"Right, everyone!" Kelly Pattrick shouted crisply, activating a powerpoint presentation. "Dale's set the scene and now it's time for some activity! Has everyone got a coloured sticker?" Various voices confirmed this. "Has everyone put their initials on the task chart over there?" The response was more confused. A few people shouted that they had. A few shouted "No!". Most looked confused and some guilty.
"It isn't clear what it means," Mike Finnegan complained.
"Ah, but you could have asked," Dale Brashcon commented. Mike looked cross but kept quiet. "Today is all about reaching out and taking risks!" Dale continued. "Kelly?"
"Now listen carefully, because I'm going to explain what the stickers and the chart mean," Kelly declaimed. "The stickers are red, blue, green, yellow and purple. All of these indicate roles we want you to play. There they are on the screen:
RED: Achieving go-getter
BLUE: Strategic visioner
GREEN: Holistic networker
YELLOW: Leader and motivator
PURPLE: Excellence beacon.
Everyone now know what they're supposed to be?"
"What about BORING BUREAUCRAT, PROCESS-OBSESSED ROBOT, PERPETUAL GRUMBLER and OTHER PEOPLE'S WORK NICKER?" Gwilym Roberts said under his breath. Kelly did not hear this, but she did see Reema Narlikar turn her head to give Gwilym a smile. Kelly did not smile: it was not the right point in the script.
"Now for the chart," Kelly announced - and the screen did her bidding. "Down that axis - a number of situations you'll be asked to solve in your team. As you see, they're called THE FLOOD, NEGATIVITY, THE AWARD, MODERNISATION, CHANGE and THE BUSINESS CASE. Along the other axis are roles you can take in the team - chair, facilitator, consultant, subject expert, newcomer, deputising for director. Where there's room for more than one person in one role that's reflected in the columns. Now put your initials in one of the vacant boxes and then - here's the slide - go to the tables numbered for your situation where you'll find briefings on the situation." This created a great surge towards the chart and a long, disorganised queue. Sally Berg, in a wheelchair, did not move. Dale bustled up to her and asked if he could help.

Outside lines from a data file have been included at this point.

<file path="src/rtl/rr_grant_pkg.sv">
// Shared state encoding for the round-robin grant controller.
package rr_grant_pkg;

  localparam int STATE_W = 3;

  typedef enum logic [STATE_W-1:0] {
    IDLE    = 3'b001,
    GRANT   = 3'b010,
    RELEASE = 3'b100
  } state_e;

endpackage

</file>
<file path="src/rtl/rr_grant_ctrl_wdt.sv">
// Grant watchdog: counts cycles of the current grant and flags the last allowed one.
module grant_wdt #(
  parameter int TIMEOUT = 255
) (
  input  logic clk,
  input  logic rst_n,
  input  logic init,
  input  logic halt,
  output logic last,
  output logic busy
);

  localparam int CW = $clog2(TIMEOUT + 1);

  logic [CW-1:0] cnt_q, cnt_d;
  logic          busy_q, busy_d;

  // Terminal count: the counter reads TIMEOUT-1 during the TIMEOUT-th grant cycle.
  assign last = (cnt_q == CW'(TIMEOUT - 1));
  assign busy = busy_q;

  always_comb begin
    cnt_d  = cnt_q;
    busy_d = busy_q;
    if (init) begin
      cnt_d  = '0;
      busy_d = 1'b1;
    end else if (busy_q) begin
      if (halt || last) busy_d = 1'b0;
      else              cnt_d  = cnt_q + 1'b1;
    end
  end

  always_ff @(posedge clk or negedge rst_n) begin
    if (!rst_n) begin
      cnt_q  <= '0;
      busy_q <= 1'b0;
    end else begin
      cnt_q  <= cnt_d;
      busy_q <= busy_d;
    end
  end

endmodule

</file>
<file path="src/rtl/rr_grant_ctrl.sv">
// Round-robin single-owner grant controller; watchdog compiled in with RR_GRANT_TIMEOUT_EN.
module rr_grant_ctrl
  import rr_grant_pkg::*;
#(
  parameter int N_REQ   = 4,
  parameter int TIMEOUT = 255
) (
  input  logic                     clk,
  input  logic                     rst_n,
  input  logic [N_REQ-1:0]         req,
  input  logic [N_REQ-1:0]         done,
  output logic [N_REQ-1:0]         gnt,
  output logic                     gnt_valid,
  output logic [$clog2(N_REQ)-1:0] gnt_id,
  output logic                     timeout_pulse,
  output logic                     busy
);

  // state   | meaning
  // IDLE    | no owner; pick next requester round-robin from last_id+1
  // GRANT   | owner holds resource until done[gnt_id] or watchdog expiry
  // RELEASE | one cycle with gnt=0 before arbitrating again

  localparam int IDW = $clog2(N_REQ);

  if (N_REQ < 2 || TIMEOUT < 1) begin : g_bad_param
    $error("rr_grant_ctrl: N_REQ must be >= 2 and TIMEOUT >= 1");
  end

  state_e           state_q, state_d;
  logic [N_REQ-1:0] gnt_q, gnt_d;
  logic             gnt_valid_q, gnt_valid_d;
  logic [IDW-1:0]   gnt_id_q, gnt_id_d;
  logic [IDW-1:0]   last_id_q, last_id_d;
  logic             timeout_pulse_q, timeout_pulse_d;
  logic [IDW-1:0]   pick_id;
  logic             pick_found;
  logic             done_own;
  logic             wdt_expire;

  assign done_own = (state_q == GRANT) && done[gnt_id_q];

`ifdef RR_GRANT_TIMEOUT_EN
  logic wdt_init, wdt_last, wdt_busy;
  assign wdt_init   = (state_q == IDLE) && (|req);
  assign wdt_expire = wdt_busy && wdt_last;

  grant_wdt #(.TIMEOUT(TIMEOUT)) u_wdt (
    .clk  (clk),
    .rst_n(rst_n),
    .init (wdt_init),
    .halt (done_own),
    .last (wdt_last),
    .busy (wdt_busy)
  );
`else
  assign wdt_expire = 1'b0;
`endif

  // First set request bit searching upward from last_id+1, wrapping at N_REQ.
  always_comb begin
    pick_found = 1'b0;
    pick_id    = '0;
    for (int i = 1; i <= N_REQ; i++) begin
      if (!pick_found && req[(int'(last_id_q) + i) % N_REQ]) begin
        pick_found = 1'b1;
        pick_id    = IDW'((int'(last_id_q) + i) % N_REQ);
      end
    end
  end

  always_comb begin
    state_d         = state_q;
    gnt_d           = gnt_q;
    gnt_id_d        = gnt_id_q;
    last_id_d       = last_id_q;
    timeout_pulse_d = 1'b0;
    case (state_q)
      IDLE: begin
        if (pick_found) begin
          gnt_d          = '0;
          gnt_d[pick_id] = 1'b1;
          gnt_id_d       = pick_id;
          state_d        = GRANT;
        end
      end
      GRANT: begin
        if (done_own || wdt_expire) begin
          gnt_d           = '0;
          last_id_d       = gnt_id_q;
          timeout_pulse_d = !done_own;
          state_d         = RELEASE;
        end
      end
      RELEASE: state_d = IDLE;
      default: begin
        gnt_d   = '0;
        state_d = IDLE;
      end
    endcase
    gnt_valid_d = |gnt_d;
  end

  always_ff @(posedge clk or negedge rst_n) begin
    if (!rst_n) begin
      state_q         <= IDLE;
      gnt_q           <= '0;
      gnt_valid_q     <= 1'b0;
      gnt_id_q        <= '0;
      last_id_q       <= IDW'(N_REQ - 1);
      timeout_pulse_q <= 1'b0;
    end else begin
      state_q         <= state_d;
      gnt_q           <= gnt_d;
      gnt_valid_q     <= gnt_valid_d;
      gnt_id_q        <= gnt_id_d;
      last_id_q       <= last_id_d;
      timeout_pulse_q <= timeout_pulse_d;
    end
  end

  assign gnt           = gnt_q;
  assign gnt_valid     = gnt_valid_q;
  assign gnt_id        = gnt_id_q;
  assign timeout_pulse = timeout_pulse_q;
  assign busy          = (state_q != IDLE);

endmodule

</file>
==> config.mk <==
export PLATFORM = sky130hd
export DESIGN_NAME = player_executor
export DESIGN_NICKNAME = d
export VERILOG_FILES = /design/src/rtl/player_defs.sv /design/src/rtl/player_move_tick.sv /design/src/rtl/player_executor.sv
export SDC_FILE = /design/constraint.sdc
export NUM_CORES = 1
export LEC_CHECK = 0
export ABC_AREA = 1
export BUFFER_PORTS_ARGS = -buffer_cell sky130_fd_sc_hd__buf_2
export CORE_ASPECT_RATIO = 1.75
export CORE_UTILIZATION = 25
export CTS_BUF_LIST = sky130_fd_sc_hd__clkbuf_4 sky130_fd_sc_hd__clkbuf_8
export DETAILED_ROUTE_END_ITERATION = 8
export GPL_ROUTABILITY_DRIVEN = 0
export MAX_ROUTING_LAYER = met4
export PLACE_DENSITY_LB_ADDON = 0.05
export SETUP_SLACK_MARGIN = 0.05
export SYNTH_ARGS = -nofsm -noshare
export SYNTH_HDL_FRONTEND = slang
export SYNTH_SLANG_ARGS = --single-unit
==> constraint.sdc <==
create_clock -name clk -period 6.01 [get_ports clk]
set_clock_uncertainty 0.05 [all_clocks]
set_input_delay 0.3005 -clock clk [delete_from_list [all_inputs] [get_ports clk]]
set_output_delay 0.3005 -clock clk [all_outputs]
set_load 0.01 [all_outputs]
==> src/rtl/player_defs.sv <==
// rtl/player_defs.sv - shared opcodes, directions, field slices and player FSM encoding
package player_defs;

  localparam logic [3:0] HPY = 4'd1;
  localparam logic [3:0] DPY = 4'd2;
  localparam logic [3:0] IDG = 4'd3;
  localparam logic [3:0] SDG = 4'd4;
  localparam logic [3:0] MOV = 4'd5;
  localparam logic [3:0] SHP = 4'd6;

  localparam logic [7:0] UP    = 8'd0;
  localparam logic [7:0] LEFT  = 8'd1;
  localparam logic [7:0] DOWN  = 8'd2;
  localparam logic [7:0] RIGHT = 8'd3;

  localparam int OP_HI  = 15;
  localparam int OP_LO  = 12;
  localparam int ARG_HI = 11;
  localparam int ARG_LO = 4;

  typedef enum logic [1:0] {ALIVE = 2'd0, HIT = 2'd1, DEAD = 2'd2} pstate_t;

  // One step along an axis, clamped to [lo, hi]; 11-bit math so a step below 0 cannot wrap.
  function automatic logic [9:0] clamp_step(input logic [9:0] pos, input logic neg,
                                             input logic [9:0] lo, input logic [9:0] hi,
                                             input logic [9:0] step);
    logic [10:0] s;
    logic [9:0]  r;
    if (neg) begin
      if ({1'b0, pos} < ({1'b0, lo} + {1'b0, step})) r = lo;
      else r = pos - step;
    end else begin
      s = {1'b0, pos} + {1'b0, step};
      if (s > {1'b0, hi}) r = hi;
      else r = s[9:0];
    end
    return r;
  endfunction

endpackage

==> src/rtl/player_move_tick.sv <==
// rtl/player_move_tick.sv - MOVE_DIV prescaler emitting a one-cycle move tick
module player_move_tick #(
  parameter int MOVE_DIV = 250000
) (
  input  logic clk,
  input  logic reset,
  output logic tick
);

  localparam int CW = (MOVE_DIV > 1) ? $clog2(MOVE_DIV) : 1;
  localparam logic [CW-1:0] LAST = CW'(MOVE_DIV - 1);

  logic [CW-1:0] cnt;

  assign tick = (cnt == LAST);

  always_ff @(posedge clk) begin
    if (reset)     cnt <= '0;
    else if (tick) cnt <= '0;
    else           cnt <= cnt + CW'(1);
  end

endmodule

==> src/rtl/player_executor.sv <==
// rtl/player_executor.sv - executes MOV/HPY/DPY/SHP on player position and HP
module player_executor
  import player_defs::*;
#(
  parameter int         HP_MAX   = 100,
  parameter logic [9:0] X_MIN    = 10'd200,
  parameter logic [9:0] X_MAX    = 10'd440,
  parameter logic [9:0] Y_MIN    = 10'd240,
  parameter logic [9:0] Y_MAX    = 10'd400,
  parameter int         STEP     = 4,
  parameter int         MOVE_DIV = 250000,
  parameter int         IFRAME   = 50000000
) (
  input  logic        clk,
  input  logic        reset,
  input  logic [15:0] instr,
  input  logic        is_move,
  output logic [9:0]  player_x,
  output logic [9:0]  player_y,
  output logic [7:0]  player_hp,
  output logic        is_death,
  output logic        invuln,
  output logic        hp_ack
);

  localparam int IW = (IFRAME > 1) ? $clog2(IFRAME) : 1;
  localparam logic [9:0] X_MID = 10'((int'(X_MIN) + int'(X_MAX)) / 2);
  localparam logic [9:0] Y_MID = 10'((int'(Y_MIN) + int'(Y_MAX)) / 2);
  localparam logic [7:0] HPM   = 8'(HP_MAX);
  localparam logic [9:0] STP   = 10'(STEP);

  pstate_t       state, state_n;
  logic [15:0]   prev_instr;
  logic [IW-1:0] ifc, ifc_n;
  logic [9:0]    x_n, y_n;
  logic [7:0]    hp_n;
  logic          ack_n;
  logic          tick;

  logic [3:0] opcode;
  logic [7:0] arg;
  logic       hp_edge;
  logic [8:0] heal_sum;
  logic [7:0] heal_v, dmg_v, set_v;

  player_move_tick #(.MOVE_DIV(MOVE_DIV)) u_tick (
    .clk   (clk),
    .reset (reset),
    .tick  (tick)
  );

  assign opcode   = instr[OP_HI:OP_LO];
  assign arg      = instr[ARG_HI:ARG_LO];
  // HP ops are level-held upstream, so they fire only when the word changes.
  assign hp_edge  = (instr != prev_instr);
  assign heal_sum = {1'b0, player_hp} + {1'b0, arg};
  assign heal_v   = (heal_sum > {1'b0, HPM}) ? HPM : heal_sum[7:0];
  assign dmg_v    = (arg >= player_hp) ? 8'd0 : (player_hp - arg);
  assign set_v    = (arg > HPM) ? HPM : arg;

  assign is_death = (state == DEAD);
  assign invuln   = (state == HIT);

  always_ff @(posedge clk) begin
    if (reset) begin
      state      <= ALIVE;
      prev_instr <= 16'h0000;
      ifc        <= '0;
      player_x   <= X_MID;
      player_y   <= Y_MID;
      player_hp  <= HPM;
      hp_ack     <= 1'b0;
    end else begin
      state      <= state_n;
      prev_instr <= instr;
      ifc        <= ifc_n;
      player_x   <= x_n;
      player_y   <= y_n;
      player_hp  <= hp_n;
      hp_ack     <= ack_n;
    end
  end

  always_comb begin
    state_n = state;
    ifc_n   = ifc;
    x_n     = player_x;
    y_n     = player_y;
    hp_n    = player_hp;
    ack_n   = 1'b0;

    if (state == HIT) begin
      if (ifc == '0) state_n = ALIVE;
      else           ifc_n   = ifc - IW'(1);
    end

    case (opcode)
      HPY: begin
        if (hp_edge && state != DEAD) begin
          hp_n  = heal_v;
          ack_n = 1'b1;
        end
      end
      DPY: begin
        if (hp_edge && state == ALIVE) begin
          hp_n  = dmg_v;
          ack_n = 1'b1;
          if (dmg_v == 8'd0) begin
            state_n = DEAD;
          end else begin
            state_n = HIT;
            ifc_n   = IW'(IFRAME - 1);
          end
        end
      end
      SHP: begin
        if (hp_edge) begin
          hp_n  = set_v;
          ack_n = 1'b1;
          // Setting HP to zero kills from any state; a nonzero set revives from DEAD.
          if (set_v == 8'd0)       state_n = DEAD;
          else if (state == DEAD)  state_n = ALIVE;
        end
      end
      MOV: begin
        if (tick && is_move && state != DEAD) begin
          case (arg)
            UP:      y_n = clamp_step(player_y, 1'b1, Y_MIN, Y_MAX, STP);
            LEFT:    x_n = clamp_step(player_x, 1'b1, X_MIN, X_MAX, STP);
            DOWN:    y_n = clamp_step(player_y, 1'b0, Y_MIN, Y_MAX, STP);
            RIGHT:   x_n = clamp_step(player_x, 1'b0, X_MIN, X_MAX, STP);
            default: ;
          endcase
        end
      end
      default: ;
    endcase
  end

endmodule
# Word-level counts from Yosys, hierarchy flattened

Cells that the tools add are included.

Input bits: 19
Output and inout port bits: 31
Flip-flop bits (word level): 91
Logic and storage cells: 84

Multiplexer cells: 30
Equal/unequal tests: 15
Reduce and logical (&&, ||, !) cells: 16
$add $sub $neg: 8
Order comparisons: 7

Operator list:

| cell                                                           | count |
|---|---|
| 2-to-1 mux 26 bit                                              | 5 |
| 2-to-1 mux 8 bit                                               | 6 |
| 2-to-1 mux 10 bit                                              | 4 |
| one-hot mux 10 bit (2 select lines)                            | 2 |
| zero test 26 bit                                               | 1 |
| subtractor 26 x 1 -> 26 bit, second input constant             | 1 |
| zero test 8 bit                                                | 3 |
| one-hot mux 8 bit (3 select lines)                             | 1 |
| adder 10 x 3 -> 11 bit, second input constant                  | 2 |
| greater-than comparator 11 x 9 -> 1 bit, second input constant | 2 |
| less-than comparator 10 x 8 -> 1 bit, second input constant    | 2 |
| subtractor 10 x 3 -> 10 bit, second input constant             | 2 |
| adder 18 x 1 -> 18 bit, second input constant                  | 1 |
| == test 18 bit, second input constant                          | 1 |
| == test 8 x 2 -> 1 bit, second input constant                  | 2 |
| != test 16 bit                                                 | 1 |
| 2-to-1 mux 2 bit                                               | 7 |
| adder 8 x 8 -> 9 bit                                           | 1 |
| greater-than comparator 9 x 7 -> 1 bit, second input constant  | 1 |
| == test 4 x 3 -> 1 bit, second input constant                  | 2 |
| == test 8 x 1 -> 1 bit, second input constant                  | 1 |
| >= comparator 8 bit                                            | 1 |
| greater-than comparator 8 x 7 -> 1 bit, second input constant  | 1 |
| != test 2 bit, second input constant                           | 4 |
| other kinds (15)                                               | 22 |

# Depth between registers and ports, before layout

Depth after elaboration: 7
Gate-level depth with buffers: 16
Mapped depth without buffers: 16

# Cells and area by module

A second synthesis with hierarchy kept.

Cell total of the unflattened synthesis: 970
Area, all modules: 6364.9 um2

Modules (own cells, without submodules):

| module           | instances | area each (um2) | cells each | sequential area each (um2) |
|---|---|---|---|---|
| player_executor  | 1         | 5373.9          | 825        | 1381.3 |
| player_move_tick | 1         | 991.0           | 145        | 360.3 |

# Least setup slack after synthesis

Ideal clock, no wire load.

Path type: input to register
Start: input instr[5]
End: register ifc[16]
Setup time: 0.073 ns
Data required time: 5.887 ns
Buffers on the path: 2
Stages: 14
Arrival time: 2.032 ns
Setup slack: 3.855 ns
Cells stage by stage: buf_2 -> inv_1 -> fa_1 -> nand2_1 -> nand2_1 -> nand3_2 -> nand2_2 -> nand3_1 -> nand2_1 -> nor2_1 -> nand3_2 -> nand2_2 -> buf_6 -> nor3b_2

Longest elaborated chain between the ends: 6
Elaborated cells on any way between the ends: 9

Ends and longest elaborated chain:

| item                                                    | line                   | text |
|---|---|---|
| start, declared                                         | player_executor.sv:16  | `input logic [15:0] instr,` |
| subtractor 8 bit or >= comparator 8 bit (tied branches) | player_executor.sv:58  | `assign dmg_v = (arg >= player_hp) ? 8'd0 : (player_hp - arg);` |
| 2-to-1 mux 8 bit                                        | player_executor.sv:58  |  |
| zero test 8 bit                                         | player_executor.sv:108 | `if (dmg_v == 8'd0) begin` |
| 2-to-1 mux 26 bit                                       | player_executor.sv:108 |  |
| 2-to-1 mux 26 bit (*)                                   | player_executor.sv:105 | `if (hp_edge && state == ALIVE) begin` |
| 2-to-1 mux 26 bit (*)                                   | player_executor.sv:97  | `case (opcode)` |
| end signal, assigned                                    | player_executor.sv:76  | `ifc <= ifc_n;` |
| end, declared                                           | player_executor.sv:34  | `logic [IW-1:0] ifc, ifc_n;` |

Mark *: on every way between the ends. The rest lies on a longest branch, timed or not.
A chain may end at the register's enable or synchronous reset.

# Final worst setup path

Start: register player_hp[0]
End: register ifc[7]

Longest elaborated chain between the ends: 6
Elaborated cells on any way between the ends: 7

Ends and longest elaborated chain:

| item                                                    | line                   | text |
|---|---|---|
| start, declared                                         | player_executor.sv:20  | `output logic [7:0] player_hp,` |
| start signal, assigned                                  | player_executor.sv:79  | `player_hp <= hp_n;` |
| subtractor 8 bit or >= comparator 8 bit (tied branches) | player_executor.sv:58  |  |
| 2-to-1 mux 8 bit (*)                                    | player_executor.sv:58  |  |
| zero test 8 bit (*)                                     | player_executor.sv:108 |  |
| 2-to-1 mux 26 bit (*)                                   | player_executor.sv:108 |  |
| 2-to-1 mux 26 bit (*)                                   | player_executor.sv:105 |  |
| 2-to-1 mux 26 bit (*)                                   | player_executor.sv:97  |  |

Marked as above.

==> impl_metrics.env <==
export IMPL_syn_area_per_cell_um2=6.38
export IMPL_path_max_fanout=21
export IMPL_max_vdd_ir_drop_uv=154
export IMPL_fin_util_pct=28.4
export IMPL_wl_met2_um=11000
export IMPL_crit_chain="inv_1 > ha_1 > inv_1 > fa_1 > nand2_1 > nand2_1 > nand3_2 > nand2_2 > nand3_1 > nand2_1 > nor2_1 > nand3_2 > nand2_2 > nand2_1 > a21oi_1"
export IMPL_ys_flop_type="dfxtp_1"
export IMPL_fillers=2840
export IMPL_port_buffers=45
export IMPL_drt_iter0_drc=202
export IMPL_routed_wl_um=19900
export IMPL_worst_pin_slew_ns=0.883
export IMPL_cp_common_cell="nand2_1"
export IMPL_synthDistinctLibCells=43
export IMPL_postCtsSetupBuffers=0
export IMPL_grt_pass1_wl_um=31900
export IMPL_cts_buffers=9
export IMPL_rows=75
export IMPL_postCtsHoldBufs=0
export IMPL_fin_setup_tns_ns=0
export IMPL_async_flop_share_pct=0
export IMPL_antenna_found_initial=0
export IMPL_grt_overflow=0
export IMPL_synth_edf_count=0
export IMPL_multi_input_area_mm2=0.00369
export IMPL_crit_required_ns=6.28
export IMPL_cp_slowest_cell="fa_1"
export IMPL_clk_latency_ns=0.41
export IMPL_met3_wirelength_um=495
export IMPL_powerDensity_mw_per_mm2=217
export IMPL_grt_pass1_vias=6094
export IMPL_max_cap_violations=0
export IMPL_drive_gt1_share_pct=8.96
export IMPL_synth_area_mm2=0.00615
export IMPL_die_w_um=121
export IMPL_clock_root_buffer="clkbuf_8"
export IMPL_die_h_um=210
export IMPL_fin_crit_ns=2.84
export IMPL_max_freq_ghz=0.352
export IMPL_cts_tree="built"
export IMPL_status="complete, no violations"
export IMPL_setup_viol=0
export IMPL_vias=5920
export IMPL_ys_ff_latch=87
export IMPL_drt_pass1_iter_count=4
export IMPL_routed_top_layer="met4"
export IMPL_ys_warn_count=0
export IMPL_wl_met1_um=7850
export IMPL_worst_slew_margin_rel_pct=41.1
export IMPL_ant_nets=0
export IMPL_clkSinkCount=87
export IMPL_viasPerCell=4.51
export IMPL_clk_pin_slew_worst_paths_ns=0.10
export IMPL_cts_htree_levels=3
export IMPL_crit_path_start_kind="register"
export IMPL_antennaDiodeCount=0
export IMPL_ff_latch_area_mm2=0.00174
export IMPL_hpwl_um=15800
export IMPL_ios=50
export IMPL_hold_violations=0
export IMPL_clockBufferDepth=2
export IMPL_synthCells=964
export IMPL_grt_usage_pct=17.2
export IMPL_critPathKind="register to register"
export IMPL_grt_start_max_net_pins=26
export IMPL_dp_cells=1296
export IMPL_arrival_ns=3.11
export IMPL_fin_nets=1044
export IMPL_core_mm2=0.0240
export IMPL_area_growth_syn_to_layout_pct=10.8
export IMPL_crit_path_max_incr_delay_ns=0.40
export IMPL_min_path_type="input pin to register"
export IMPL_initial_core_util_pct=25.6
export IMPL_post_cts_resized=0
export IMPL_fin_crit_sh_pct=47.2
export IMPL_end_kind="register"
export IMPL_wire_per_inst_um=15.1
export IMPL_final_cells=1312
export IMPL_slew_viol_final=0
export IMPL_drc=0
export IMPL_rsz0062_at_grt="false"
export IMPL_design_die_area_mm2=0.0253
export IMPL_power_leakage_nw=3.25
export IMPL_ys_seq_area_share_pct=28.3
routing by layer:
layer	global-route usage (%)	vias to the layer above
li1	-	3122
met1	17.0	2692
met2	32.4	76
met3	2.93	30
met4	7.15	0
met5	-	-
final cells by class:
cell class / count / area share, %
multi-input combinational: 700 / 54.1
sequential: 87 / 25.6
inverter: 155 / 8.54
tap: 308 / 5.66
timing repair buffer: 46 / 3.42
clock buffer: 13 / 2.44
clock inverter: 3 / 0.257
registers in the layout, summed over array words and instances, names as in the netlist:
register and count:
player_hp 8, player_y 8, u_tick.cnt 18, hp_ack 1, player_x 8, ifc 26
state 2, prev_instr 16
Yosys cell counts, drive strengths merged (4+ instances only):
master	number	area share, %
nand3	85	7.2
xor2	48	6.8
nor2	147	9.7
ha	24	4.9
clkbuf	9	0.55
o211ai	5	0.61
nor3	20	1.7
nand4	21	2.5
xnor2	8	1.1
buf	16	1.9
dfxtp	87	28
nor4	7	0.71
a21oi	63	5.1
o21ai	36	3.0
inv	155	9.5
nand2	203	13
a31oi	6	0.61
o22ai	4	0.41
through the flow:
step           power (W)  hold WS (ns)  instance area, um2  setup WS, ns
4_1_cts          0.00152        0.0255                6810          3.10
6_report         0.00148        0.0721                6810          3.17
3_3_place_gp     0.00109         0.400                6630          3.03
2_1_floorplan   0.000963         0.357                6160          3.86
3_5_place_dp     0.00109         0.398                6630          3.02
5_1_grt          0.00159        0.0398                6810          2.83
where the power goes:
part | internal, W | switching (W)
sequential | 0.000602 | 0.0000247
combinational | 0.000146 | 0.000292
clock | 0.000181 | 0.000234
total | 0.000929 | 0.000551
cells by family after synthesis:
kind of cell	after synthesis	synth area share, %
adder cells (fa/ha/maj)	26	5.53
other	1	0.0610
AND/OR/NAND/NOR	496	36.0
AO/OA/AOI/OAI	118	10.2
buffers and inverters	180	11.9
flip-flops	87	28.3
XOR/XNOR	56	7.97
placed cells by master, fill, tap and decap left out, drive strengths merged, types with 4 or more instances in the layout:
cell,Yosys,final
xor2,48,48
nor2,147,147
dfxtp,87,87
o211ai,5,5
nor4,7,7
o21ai,36,36
nand4,21,21
clkbuf,9,13
buf,16,46
nand2,203,203
nor3,20,20
conb,1,4
a31oi,6,6
nand3,85,85
inv,155,155
a21oi,63,63
o22ai,4,4
ha,24,24
xnor2,8,8
critical path: cells and delay by family, from the launching register on:
family,cells,cell delay [ns]
AO/OA/AOI/OAI,1,0.20
adder cells (fa/ha/maj),2,0.54
buffers and inverters,2,0.17
flip-flops,1,0.36
AND/OR/NAND/NOR,10,1.42
worst paths after layout:
kind | startpoint | depth (start not counted) | end | slack [ns]
setup / recovery | player_hp[0] | 15 | ifc[7] | 3.17
setup reg to reg | player_hp[0] | 15 | ifc[7] | 3.17
hold reg to reg | u_tick.cnt[0] | 1 | u_tick.cnt[0] | 0.41
hold / removal | instr[3] | 3 | prev_instr[3] | 0.07
No activity file was read; power rests on OpenSTA's default activity.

No," she replied, because I'm not going to get through that crowd. Also I won't be able to reach the chart to write on it." With Dale's promise that he would bring the chart to her as soon as possible, she stayed put.
The crowd was beginning to filter back and find the right tables. Neil Balderson, watching, was disappointed that they did not seem to be getting stuck into understanding the situations. This kind of exercise really divided the sheep from the goats.
"Kelly," said Hamish Carpenter, "there's no further information on the tables. The bits of paper are evaluation forms." But reacting decisively to unexpected problems was something the organisers believed in. The briefings were found in a box. Soon three people were rushing around between the tables handing them out.
The morning collaborative activity was about to begin in earnest.